A violência faz mal à saúde

Cecília Minayo — pesquisadora emérita da Fiocruz e uma das fundadoras do Centro Latino-Americano de Estudos de Violência e Saúde Jorge Careli (Claves/Ensp/Fiocruz) — foi também uma das primeiras responsáveis pela inclusão da violência como uma questão de saúde pública no Brasil, entre as décadas de 1970 e 1980. A socióloga e antropóloga foi homenageada no estudo do Cesec, pelo reconhecimento de sua atuação, e é um nome fundamental na criação, na implementação e no acompanhamento da Política Nacional de Redução da Morbimortalidade por Acidentes e Violências (PNRMAV), instituída em 2001, durante a gestão de José Serra no Ministério da Saúde. Para ela, não restam dúvidas de que a violência pertence sim ao campo da saúde: “Violência faz mal à saúde”, afirmou à Radis.
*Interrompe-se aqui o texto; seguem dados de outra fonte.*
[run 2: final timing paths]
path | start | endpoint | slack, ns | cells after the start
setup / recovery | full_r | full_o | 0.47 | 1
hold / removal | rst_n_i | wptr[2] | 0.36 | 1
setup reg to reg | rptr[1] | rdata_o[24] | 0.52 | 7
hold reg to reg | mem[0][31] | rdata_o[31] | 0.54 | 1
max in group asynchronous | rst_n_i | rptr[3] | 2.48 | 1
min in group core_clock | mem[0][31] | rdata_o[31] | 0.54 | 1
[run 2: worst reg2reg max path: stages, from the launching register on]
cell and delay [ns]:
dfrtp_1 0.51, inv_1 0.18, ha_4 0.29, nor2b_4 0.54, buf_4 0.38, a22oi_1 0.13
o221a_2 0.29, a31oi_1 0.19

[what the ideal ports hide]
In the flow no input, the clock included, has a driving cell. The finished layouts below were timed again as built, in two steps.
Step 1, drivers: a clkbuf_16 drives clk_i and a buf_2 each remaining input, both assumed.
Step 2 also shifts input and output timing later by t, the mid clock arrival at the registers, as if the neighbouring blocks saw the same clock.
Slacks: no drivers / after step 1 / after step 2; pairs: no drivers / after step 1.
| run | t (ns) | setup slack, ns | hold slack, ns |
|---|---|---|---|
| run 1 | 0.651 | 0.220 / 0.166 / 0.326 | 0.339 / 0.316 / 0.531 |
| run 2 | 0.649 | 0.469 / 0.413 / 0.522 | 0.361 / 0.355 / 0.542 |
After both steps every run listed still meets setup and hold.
This design comes from an exercise in tuning for small area on the open sky130 flow, not from production work. At most, simulation tests tie the RTL to the original design; equivalence was not proved. The clock input has no modelled driver; a real chip could not lean on it and would need a root buffer or a full tree. Power figures rest on the tool's default switching activity, not on a simulated workload.

run a:
==> flow/design.v <==
module TinyMIPS(
    input wire clk,
    input wire rst,
    input wire [15:0] data_fromRAM,
    output wire wrEn,
    output wire [7:0] addr_toRAM,
    output wire [15:0] data_toRAM
);
    localparam S_WAIT = 3'd0, S_PCUP = 3'd1, S_LDR = 3'd2, S_STW = 3'd3,
               S_EX = 3'd4, S_LDW = 3'd5, S_LDX = 3'd6, S_STX = 3'd7;
    reg [3:0] ph;       
    reg [2:0] st;
    reg [2:0] k;        
    reg [7:0] AR;       
    reg [15:0] T;       
    reg [2:0] Ah;       
    reg c1, c2;         
    reg tdel;           
    reg d0, d1;         
    reg n0;             
    reg fz;             
    reg fl;             
    reg sp;             
    reg [15:0] R [0:7];
    wire [15:0] I = data_fromRAM;
    wire [3:0] op = I[15:12];
    wire [2:0] fB = I[8:6];
    wire [2:0] fC = I[5:3];
    wire g1   = ~st[2];
    wire ex   = (st == S_EX);
    wire pcup = (st == S_PCUP);
    wire wait0= (st == S_WAIT);
    wire ldw  = (st == S_LDW);
    wire ldr  = (st == S_LDR);
    wire stw  = (st == S_STW);
    wire exch = st[2] & st[1];
    wire swst = st[1] & st[0];
    wire oADD = ex & (op == 4'd0);
    wire oADDI= ex & (op == 4'd1);
    wire oMUL = ex & (op == 4'd2);
    wire oSRL = ex & (op == 4'd3);
    wire oLD  = ex & (op == 4'd4);
    wire oST  = ex & (op == 4'd5);
    wire oCP  = ex & (op == 4'd6);
    wire oCPI = ex & (op == 4'd7);
    wire oBR  = ex & (op[3:2] == 2'b10) & (op[1:0] != 2'b11);
    wire oHLT = ex & ((op[3:2] == 2'b11) | (op == 4'd11));
    wire t0 = (ph == 4'd0);
    wire t15 = (ph == 4'd15);
    wire k0 = (k == 3'd0);
    wire cA = (fC == Ah);
    wire bA = (fB == Ah);
    wire useA = oBR | oST | swst | (oMUL & (~k0 | cA));
    wire [2:0] selP = useA ? Ah : fB;
    wire useC = oADD | oSRL | (oMUL & ~cA);
    wire [2:0] selQ = useC ? fC : fB;
    wire P = R[selP][0];
    wire Q = R[selQ][0];
    wire dm = I[ph];
    wire sx6 = (ph >= 4'd5) ? I[5] : dm;
    wire zx6 = (ph < 4'd6) & dm;
    wire zx9 = (ph < 4'd9) & dm;
    wire mcopy = (oMUL & k0) | (oSRL & ~sp);
    wire Tm = mcopy ? P : T[0];
    reg tap;
    always @* begin
        case (k)
            3'd0: tap = Tm;
            3'd1: tap = T[14];
            3'd2: tap = T[12];
            3'd3: tap = T[10];
            3'd4: tap = T[8];
            3'd5: tap = T[6];
            3'd6: tap = T[4];
            default: tap = T[2];
        endcase
    end
    wire D = (cA & bA) ? Tm : Q;
    wire nz = (k == 3'd0) & ~n0;
    wire sv = ~fz & oSRL;
    wire cap0v = oMUL ? D : (sv & fl & ~n0);
    wire cap1v = oMUL ? D : (sv & fl &  n0);
    wire pre0 = sv & ~fl & ~n0;
    wire pre1 = sv & ~fl &  n0;
    wire kmatch = (oMUL | oSRL) & (ph[3:1] == k);
    wire d0n = (kmatch & ~ph[0]) ? cap0v : t0 ? pre0 : d0;
    wire d1n = (kmatch &  ph[0]) ? cap1v : t0 ? pre1 : d1;
    wire term0 = d0n & tap;
    wire term1 = d1n & tdel;
    wire ldst = oLD | oST;
    wire a1 = ((oADD | oADDI | oBR | oCP | (oMUL & ~k0)) & P) | (ldst & Q) | ((exch | pcup) & AR[0]);
    wire b1 = (oADD & Q) | (oBR & ~Q) | (oADDI & sx6) | (ldst & zx6) | (oCPI & zx9) |
              ((ldw | ldr) & dm) | ((oMUL | oSRL) & term0) | (pcup & fl & T[0]);
    wire ci1 = t0 ? (oBR | (pcup & ~fl)) : ((exch & (ph == 4'd8)) | c1);
    wire s1 = a1 ^ b1 ^ ci1;
    wire co1 = (a1 & b1) | (ci1 & (a1 ^ b1));
    wire ci2 = ~t0 & c2;
    wire s2 = s1 ^ term1 ^ ci2;
    wire co2 = (s1 & term1) | (ci2 & (s1 ^ term1));
    wire Tin = mcopy ? P : (ldst | exch) ? s1 : oBR ? sx6 : T[0];
    wire swap = oST | swst;
    wire wen = oADD | oADDI | oCP | oCPI | oMUL | (oSRL & sp) | (ldw & ~t0) | (ldr & t0);
    wire wdat = swap ? R[0][0] : s2;
    integer i;
    always @(posedge clk) begin
        R[0] <= {swap ? P : (wen & (Ah == 3'd0)) ? wdat : R[0][0], R[0][15:1]};
        for (i = 1; i < 8; i = i + 1)
            R[i] <= {((wen | swap) & (Ah == i[2:0])) ? wdat : R[i][0], R[i][15:1]};
        T <= {Tin, T[15:1]};
        c1 <= co1;
        c2 <= co2;
        tdel <= tap;
        d0 <= d0n;
        d1 <= d1n;
        if (oSRL & ~sp) begin
            if (ph == 4'd4) fz <= Q;
            else if (ph >= 4'd6) fz <= fz | Q;
            if (ph == 4'd5) fl <= Q;
            if (ph == 4'd14) fl <= fl | nz;
        end
        if (oBR) fz <= ~t0 & fz | (P ^ Q);
        if (ex & t15 & ~(oSRL & ~sp)) fl <= oBR & cond;
        if (ex & t15) sp <= oSRL & ~sp;
        if (t15 & g1) Ah <= I[11:9];
        if (arsh) AR <= {arin, AR[7:1]};
        if (oSRL & ~sp & (ph < 4'd4)) {k, n0} <= {Q, k, n0} >> 1;
        else if (oSRL & ~sp & (ph == 4'd14)) k <= (fl | nz) ? k : (~k + {2'b00, ~n0});
        else if (ex & t15 & ~(oSRL & ~sp)) begin
            if (oMUL & (k != 3'd7)) k <= k + 3'd1;
            else k <= 3'd0;
        end
    end
    wire ne_all = fz | (P ^ Q);
    wire cond = (op[1:0] == 2'd0) ? ~ne_all : (op[1:0] == 2'd1) ? ~co1 : (co1 & ne_all);
    wire arsh = (g1 & ~ph[3]) | exch;
    wire arin = pcup ? s1 : ~wait0 & T[8];
    always @(posedge clk or posedge rst) begin
        if (rst) begin
            ph <= 4'd0;
            st <= S_WAIT;
        end else begin
            ph <= ph + 4'd1;
            if (ph == 4'd7 && oLD) st <= S_LDX;
            if (ph == 4'd7 && oST) st <= S_STX;
            if (t15) begin
                case (st)
                    S_EX: if (~oHLT & ~(oMUL & (k != 3'd7)) & ~(oSRL & ~sp)) st <= S_PCUP;
                    S_LDX: st <= S_LDW;
                    S_STX: st <= S_STW;
                    S_LDW: st <= S_LDR;
                    default: st <= S_EX;
                endcase
            end
        end
    end
    assign addr_toRAM = AR;
    assign wrEn = stw & t0;
    assign data_toRAM = R[0];
endmodule
Source: an optimization exercise on an open RTL-to-GDS flow (aim: small area). Production flows keep margins and buffers that such runs may drop. The RTL was checked by simulation tests, not by an equivalence proof against the original design.

==> trial 80: inputs <==
==> flow/design.v (excerpt) <==
module ws_conv5(
    input sys_clk,
    input en,
    input load_w,
    input clr,
    input [10:0] w11, w12, w13, w14, w15,
    input [10:0] w21, w22, w23, w24, w25,
    input [10:0] w31, w32, w33, w34, w35,
    input [10:0] w41, w42, w43, w44, w45,
    input [10:0] w51, w52, w53, w54, w55,
    input [10:0] bias,
    input [10:0] x1, x2, x3, x4, x5,
    output reg [10:0] acc_out
    );
export LEC_CHECK = 0
export CAP_MARGIN = 0
export CORE_MARGIN = 2
export CORE_UTILIZATION = 70
export CTS_BUF_LIST = sky130_fd_sc_hd__clkbuf_16
export CTS_CLUSTER_DIAMETER = 120
export CTS_CLUSTER_SIZE = 25
export GPL_TIMING_DRIVEN = 0
export PLACE_DENSITY = 0.8
export SLEW_MARGIN = 0
export SYNTH_HIERARCHICAL = 1
create_clock -name core_clock -period 9.5 [get_ports {sys_clk}]
standard.sh (not shown) runs the stock make flow with config.mk's settings and CLKGATE_MAP_FILE= SYNTH_SCRIPT=/design/flow/synth_recipe.tcl, a recipe that flattens the netlist after the stock synthesis.
==> flow/flow/run.sh <==
#!/bin/bash
# Layout: the standard flow (standard.sh), except that the buffer put on
# every input and output port is the smallest buffer cell, and the buffers
# synthesis inserted are removed at floorplan (placement is not timing-driven;
# timing is repaired after clock tree synthesis and global routing).
# The whole output of the flow goes to standard.log; ORFS keeps each step's
# log under orfs/logs/.
set -euo pipefail
cd "$(dirname "$0")/.."
export BUFFER_PORTS_ARGS="-buffer_cell sky130_fd_sc_hd__buf_1"
export REMOVE_ABC_BUFFERS=1
bash standard.sh > standard.log 2>&1
==> trial 3: changes against trial 80 <==
--- a/flow/design.v
+++ b/flow/design.v
@@ -372,25 +372,21 @@
                 fa ut260(.a(t185), .b(t198), .c(t259), .s(t260), .co(t261));
                 wire t262, t263;
                 fa ut262(.a(t199), .b(t210), .c(t261), .s(t262), .co(t263));
                 wire t264, t265;
                 fa ut264(.a(t211), .b(t220), .c(t263), .s(t264), .co(t265));
                 wire t266, t267;
                 fa ut266(.a(t228), .b(t221), .c(t265), .s(t266), .co(t267));
                 wire t268, t269;
-                xnor2m ut268(.a(t229), .b(t234), .y(t268));
-                or2m ut269(.a(t229), .b(t234), .y(t269));
-                wire t270 = t235 ^ t238 ^ t269;
-                wire t271, t272;
-                ha ut271(.a(t229), .b(t234), .s(t271), .co(t272));
-                wire t273 = t235 ^ t238 ^ t272;
-                wire t274 = t267 ? t268 : t271;
-                wire t275 = t267 ? t270 : t273;
-                wire [9:0] t = {~t275, ~t274, ~t266, ~t264, ~t262, ~t260, ~t258, ~t256, ~t254, ~t252};
+                fa ut268(.a(t229), .b(t234), .c(t267), .s(t268), .co(t269));
+                wire t270 = t235 ^ t238 ^ 1'b1;
+                wire t271 = t235 ^ t238 ^ 1'b0;
+                wire t272 = t269 ? t270 : t271;
+                wire [9:0] t = {~t272, ~t268, ~t266, ~t264, ~t262, ~t260, ~t258, ~t256, ~t254, ~t252};
                 wire sg = wv[10] ^ xv[10];
                 wire lowz = t1 & t240 & t242 & t244 & t246 & t248 & t250;
                 assign cin = sg & (lowz | ~|t);
                 assign c = {sg, t ^ {10{sg}}};
                 end else begin : q
                     assign xv = f[gr][gc-1];
                 wire t1 = ~(wv[0] & xv[0]);
                 wire t2 = ~(wv[0] & xv[1]);
@@ -665,25 +661,21 @@
                 fa ut260(.a(t185), .b(t198), .c(t259), .s(t260), .co(t261));
                 wire t262, t263;
                 fa ut262(.a(t199), .b(t210), .c(t261), .s(t262), .co(t263));
                 wire t264, t265;
                 fa ut264(.a(t211), .b(t220), .c(t263), .s(t264), .co(t265));
                 wire t266, t267;
                 fa ut266(.a(t228), .b(t221), .c(t265), .s(t266), .co(t267));
                 wire t268, t269;
-                xnor2m ut268(.a(t229), .b(t234), .y(t268));
-                or2m ut269(.a(t229), .b(t234), .y(t269));
-                wire t270 = t235 ^ t238 ^ t269;
-                wire t271, t272;
-                ha ut271(.a(t229), .b(t234), .s(t271), .co(t272));
-                wire t273 = t235 ^ t238 ^ t272;
-                wire t274 = t267 ? t268 : t271;
-                wire t275 = t267 ? t270 : t273;
-                wire [9:0] t = {~t275, ~t274, ~t266, ~t264, ~t262, ~t260, ~t258, ~t256, ~t254, ~t252};
+                fa ut268(.a(t229), .b(t234), .c(t267), .s(t268), .co(t269));
+                wire t270 = t235 ^ t238 ^ 1'b1;
+                wire t271 = t235 ^ t238 ^ 1'b0;
+                wire t272 = t269 ? t270 : t271;
+                wire [9:0] t = {~t272, ~t268, ~t266, ~t264, ~t262, ~t260, ~t258, ~t256, ~t254, ~t252};
                 wire sg = wv[10] ^ xv[10];
                 wire lowz = t1 & t240 & t242 & t244 & t246 & t248 & t250;
                 assign cin = sg & (lowz | ~|t);
                 assign c = {sg, t ^ {10{sg}}};
                 end
             end
             if (gr == 0) begin : r0
             wire t1, t2;
@@ -766,42 +758,42 @@
             fa ut77(.a(t73), .b(t75), .c(t70), .s(t77), .co(t78));
             wire t79, t80;
             ha ut79(.a(t68), .b(pc[0][7]), .s(t79), .co(t80));
             wire t81, t82;
             fa ut81(.a(b[8]), .b(pc[1][8]), .c(pc[2][8]), .s(t81), .co(t82));
             wire t83, t84;
             fa ut83(.a(pc[3][8]), .b(pc[4][8]), .c(t72), .s(t83), .co(t84));
             wire t85, t86;
-            fa ut85(.a(t74), .b(t81), .c(t76), .s(t85), .co(t86));
+            fa ut85(.a(t74), .b(t76), .c(t81), .s(t85), .co(t86));
             wire t87, t88;
             fa ut87(.a(t83), .b(t85), .c(t78), .s(t87), .co(t88));
             wire t89, t90;
             ha ut89(.a(t80), .b(pc[0][8]), .s(t89), .co(t90));
             wire t91, t92;
             fa ut91(.a(b[9]), .b(pc[1][9]), .c(pc[2][9]), .s(t91), .co(t92));
             wire t93, t94;
             fa ut93(.a(pc[3][9]), .b(pc[4][9]), .c(t82), .s(t93), .co(t94));
             wire t95, t96;
-            fa ut95(.a(t91), .b(t84), .c(t93), .s(t95), .co(t96));
+            fa ut95(.a(t84), .b(t91), .c(t86), .s(t95), .co(t96));
             wire t97, t98;
-            fa ut97(.a(t86), .b(t95), .c(pc[0][9]), .s(t97), .co(t98));
+            fa ut97(.a(t93), .b(t95), .c(t88), .s(t97), .co(t98));
             wire t99, t100;
-            ha ut99(.a(t90), .b(t88), .s(t99), .co(t100));
+            ha ut99(.a(t90), .b(pc[0][9]), .s(t99), .co(t100));
             wire t101, t102;
             fa ut101(.a(b[10]), .b(pc[0][10]), .c(pc[1][10]), .s(t101), .co(t102));
             wire t103, t104;
             fa ut103(.a(pc[2][10]), .b(pc[3][10]), .c(pc[4][10]), .s(t103), .co(t104));
             wire t105, t106;
             fa ut105(.a(t101), .b(t103), .c(t92), .s(t105), .co(t106));
             wire t107, t108;
             fa ut107(.a(t94), .b(t105), .c(t96), .s(t107), .co(t108));
             wire t109, t110;
-            ha ut109(.a(t107), .b(t98), .s(t109), .co(t110));
-            assign rsa[gr] = {t100, t97, t87, t77, t67, t57, t47, t30, t20, t17, pci[0]};
+            ha ut109(.a(t107), .b(t100), .s(t109), .co(t110));
+            assign rsa[gr] = {t98, t97, t87, t77, t67, t57, t47, t30, t20, t17, pci[0]};
             assign rsb[gr] = {t109, t99, t89, t79, t69, t59, t49, t39, t29, t19, t9};
             end else begin : rn
             wire t1, t2;
             fa ut1(.a(sa[gr-1][0]), .b(sb[gr-1][0]), .c(pc[1][0]), .s(t1), .co(t2));
             wire t3, t4;
             fa ut3(.a(pc[2][0]), .b(pc[3][0]), .c(pc[4][0]), .s(t3), .co(t4));
             wire t5, t6;
             fa ut5(.a(t1), .b(t3), .c(pc[0][0]), .s(t5), .co(t6));
@@ -879,21 +871,21 @@
             fa ut77(.a(t71), .b(t73), .c(t68), .s(t77), .co(t78));
             wire t79, t80;
             fa ut79(.a(t75), .b(t77), .c(t70), .s(t79), .co(t80));
             wire t81, t82;
             fa ut81(.a(sa[gr-1][8]), .b(sb[gr-1][8]), .c(pc[1][8]), .s(t81), .co(t82));
             wire t83, t84;
             fa ut83(.a(pc[2][8]), .b(pc[3][8]), .c(pc[4][8]), .s(t83), .co(t84));
             wire t85, t86;
-            fa ut85(.a(t72), .b(t74), .c(t81), .s(t85), .co(t86));
+            fa ut85(.a(t72), .b(t74), .c(t76), .s(t85), .co(t86));
             wire t87, t88;
-            fa ut87(.a(t83), .b(t76), .c(t85), .s(t87), .co(t88));
+            fa ut87(.a(t81), .b(t83), .c(t78), .s(t87), .co(t88));
             wire t89, t90;
-            fa ut89(.a(t78), .b(t87), .c(pc[0][8]), .s(t89), .co(t90));
+            fa ut89(.a(t85), .b(t87), .c(t80), .s(t89), .co(t90));
             wire t91, t92;
             fa ut91(.a(sa[gr-1][9]), .b(sb[gr-1][9]), .c(pc[1][9]), .s(t91), .co(t92));
             wire t93, t94;
             fa ut93(.a(pc[2][9]), .b(pc[3][9]), .c(pc[4][9]), .s(t93), .co(t94));
             wire t95, t96;
             fa ut95(.a(t82), .b(t84), .c(t91), .s(t95), .co(t96));
             wire t97, t98;
             fa ut97(.a(t93), .b(t86), .c(t95), .s(t97), .co(t98));
@@ -904,17 +896,17 @@
             wire t103, t104;
             fa ut103(.a(pc[1][10]), .b(pc[2][10]), .c(pc[3][10]), .s(t103), .co(t104));
             wire t105, t106;
             fa ut105(.a(pc[4][10]), .b(t101), .c(t103), .s(t105), .co(t106));
             wire t107, t108;
             fa ut107(.a(t105), .b(t92), .c(t94), .s(t107), .co(t108));
             wire t109, t110;
             fa ut109(.a(t96), .b(t107), .c(t98), .s(t109), .co(t110));
-            assign rsa[gr] = {t100, t90, t80, pc[0][7], t60, t50, t40, t30, t20, t10, pci[0]};
+            assign rsa[gr] = {t100, t90, pc[0][8], pc[0][7], t60, t50, t40, t30, t20, t10, pci[0]};
             assign rsb[gr] = {t109, t99, t89, t79, t69, t59, t49, t39, t29, t19, t9};
             end
         end
     endgenerate
     wire [10:0] acc_d;
     wire t1, t2;
     ha ut1(.a(sa[4][0]), .b(sb[4][0]), .s(t1), .co(t2));
     wire t3, t4;
==> trial 65: changes against trial 80 <==
--- a/flow/design.v
+++ b/flow/design.v
@@ -665,25 +665,21 @@
                 fa ut260(.a(t185), .b(t198), .c(t259), .s(t260), .co(t261));
                 wire t262, t263;
                 fa ut262(.a(t199), .b(t210), .c(t261), .s(t262), .co(t263));
                 wire t264, t265;
                 fa ut264(.a(t211), .b(t220), .c(t263), .s(t264), .co(t265));
                 wire t266, t267;
                 fa ut266(.a(t228), .b(t221), .c(t265), .s(t266), .co(t267));
                 wire t268, t269;
-                xnor2m ut268(.a(t229), .b(t234), .y(t268));
-                or2m ut269(.a(t229), .b(t234), .y(t269));
-                wire t270 = t235 ^ t238 ^ t269;
-                wire t271, t272;
-                ha ut271(.a(t229), .b(t234), .s(t271), .co(t272));
-                wire t273 = t235 ^ t238 ^ t272;
-                wire t274 = t267 ? t268 : t271;
-                wire t275 = t267 ? t270 : t273;
-                wire [9:0] t = {~t275, ~t274, ~t266, ~t264, ~t262, ~t260, ~t258, ~t256, ~t254, ~t252};
+                fa ut268(.a(t229), .b(t234), .c(t267), .s(t268), .co(t269));
+                wire t270 = t235 ^ t238 ^ 1'b1;
+                wire t271 = t235 ^ t238 ^ 1'b0;
+                wire t272 = t269 ? t270 : t271;
+                wire [9:0] t = {~t272, ~t268, ~t266, ~t264, ~t262, ~t260, ~t258, ~t256, ~t254, ~t252};
                 wire sg = wv[10] ^ xv[10];
                 wire lowz = t1 & t240 & t242 & t244 & t246 & t248 & t250;
                 assign cin = sg & (lowz | ~|t);
                 assign c = {sg, t ^ {10{sg}}};
                 end
             end
             if (gr == 0) begin : r0
             wire t1, t2;
@@ -766,29 +762,29 @@
             fa ut77(.a(t73), .b(t75), .c(t70), .s(t77), .co(t78));
             wire t79, t80;
             ha ut79(.a(t68), .b(pc[0][7]), .s(t79), .co(t80));
             wire t81, t82;
             fa ut81(.a(b[8]), .b(pc[1][8]), .c(pc[2][8]), .s(t81), .co(t82));
             wire t83, t84;
             fa ut83(.a(pc[3][8]), .b(pc[4][8]), .c(t72), .s(t83), .co(t84));
             wire t85, t86;
-            fa ut85(.a(t74), .b(t81), .c(t76), .s(t85), .co(t86));
+            fa ut85(.a(t74), .b(t76), .c(t81), .s(t85), .co(t86));
             wire t87, t88;
             fa ut87(.a(t83), .b(t85), .c(t78), .s(t87), .co(t88));
             wire t89, t90;
             ha ut89(.a(t80), .b(pc[0][8]), .s(t89), .co(t90));
             wire t91, t92;
             fa ut91(.a(b[9]), .b(pc[1][9]), .c(pc[2][9]), .s(t91), .co(t92));
             wire t93, t94;
             fa ut93(.a(pc[3][9]), .b(pc[4][9]), .c(t82), .s(t93), .co(t94));
             wire t95, t96;
-            fa ut95(.a(t91), .b(t84), .c(t93), .s(t95), .co(t96));
+            fa ut95(.a(t84), .b(t91), .c(t86), .s(t95), .co(t96));
             wire t97, t98;
-            fa ut97(.a(t86), .b(t95), .c(pc[0][9]), .s(t97), .co(t98));
+            fa ut97(.a(t93), .b(t95), .c(pc[0][9]), .s(t97), .co(t98));
             wire t99, t100;
             ha ut99(.a(t90), .b(t88), .s(t99), .co(t100));
             wire t101, t102;
             fa ut101(.a(b[10]), .b(pc[0][10]), .c(pc[1][10]), .s(t101), .co(t102));
             wire t103, t104;
             fa ut103(.a(pc[2][10]), .b(pc[3][10]), .c(pc[4][10]), .s(t103), .co(t104));
             wire t105, t106;
             fa ut105(.a(t101), .b(t103), .c(t92), .s(t105), .co(t106));
@@ -879,31 +875,31 @@
             fa ut77(.a(t71), .b(t73), .c(t68), .s(t77), .co(t78));
             wire t79, t80;
             fa ut79(.a(t75), .b(t77), .c(t70), .s(t79), .co(t80));
             wire t81, t82;
             fa ut81(.a(sa[gr-1][8]), .b(sb[gr-1][8]), .c(pc[1][8]), .s(t81), .co(t82));
             wire t83, t84;
             fa ut83(.a(pc[2][8]), .b(pc[3][8]), .c(pc[4][8]), .s(t83), .co(t84));
             wire t85, t86;
-            fa ut85(.a(t72), .b(t74), .c(t81), .s(t85), .co(t86));
+            fa ut85(.a(t72), .b(t74), .c(t76), .s(t85), .co(t86));
             wire t87, t88;
-            fa ut87(.a(t83), .b(t76), .c(t85), .s(t87), .co(t88));
+            fa ut87(.a(t81), .b(t83), .c(t78), .s(t87), .co(t88));
             wire t89, t90;
-            fa ut89(.a(t78), .b(t87), .c(pc[0][8]), .s(t89), .co(t90));
+            fa ut89(.a(t85), .b(t87), .c(pc[0][8]), .s(t89), .co(t90));
             wire t91, t92;
             fa ut91(.a(sa[gr-1][9]), .b(sb[gr-1][9]), .c(pc[1][9]), .s(t91), .co(t92));
             wire t93, t94;
             fa ut93(.a(pc[2][9]), .b(pc[3][9]), .c(pc[4][9]), .s(t93), .co(t94));
             wire t95, t96;
             fa ut95(.a(t82), .b(t84), .c(t91), .s(t95), .co(t96));
             wire t97, t98;
             fa ut97(.a(t93), .b(t86), .c(t95), .s(t97), .co(t98));
             wire t99, t100;
-            fa ut99(.a(t88), .b(t97), .c(pc[0][9]), .s(t99), .co(t100));
+            fa ut99(.a(t88), .b(pc[0][9]), .c(t97), .s(t99), .co(t100));
             wire t101, t102;
             fa ut101(.a(sa[gr-1][10]), .b(sb[gr-1][10]), .c(pc[0][10]), .s(t101), .co(t102));
             wire t103, t104;
             fa ut103(.a(pc[1][10]), .b(pc[2][10]), .c(pc[3][10]), .s(t103), .co(t104));
             wire t105, t106;
             fa ut105(.a(pc[4][10]), .b(t101), .c(t103), .s(t105), .co(t106));
             wire t107, t108;
             fa ut107(.a(t105), .b(t92), .c(t94), .s(t107), .co(t108));
==> comparison <==
- The highest clock skew belongs to trial 80, the lowest to trial 3.
- Of trial 3 and trial 80, trial 80 has the higher wire length (gap about 2.5%, measured against trial 80).
- First-iteration DRC count, lowest first: trial 3, trial 65, trial 80.
- Of trial 80 and trial 65, trial 65 has the higher non-clock buffer count (gap 104).
- Utilization: trial 80 < trial 65 < trial 3.
- Die area, lowest first: trial 3, trial 65, trial 80.
- Trial 3 completed without violations. Trial 65 finished clean. Trial 80 passed the timing, design-rule and antenna checks.
- Hold slack: trial 65 > trial 80 > trial 3.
Minayo lembra que a Organização Mundial da Saúde (OMS) passou a priorizar o tema no ano de 1996 e desde então diz ter observado avanços e retrocessos na condução da pauta, explicando que o cenário atual é de avaliação e recuperação após anos de esvaziamento da política, especialmente no governo do ex-presidente Jair Bolsonaro. Além disso, traçou uma breve cronologia desse movimento no Brasil até o reconhecimento da OMS: “Primeiro foi a violência contra a criança [que foi enquadrada no campo da saúde], na década de 1970. Em seguida veio a força do feminismo, com a violência contra a mulher, entre 1970 e 1980. E, por último, a violência contra a pessoa idosa, cujo primeiro artigo foi publicado em 1975”, recorda.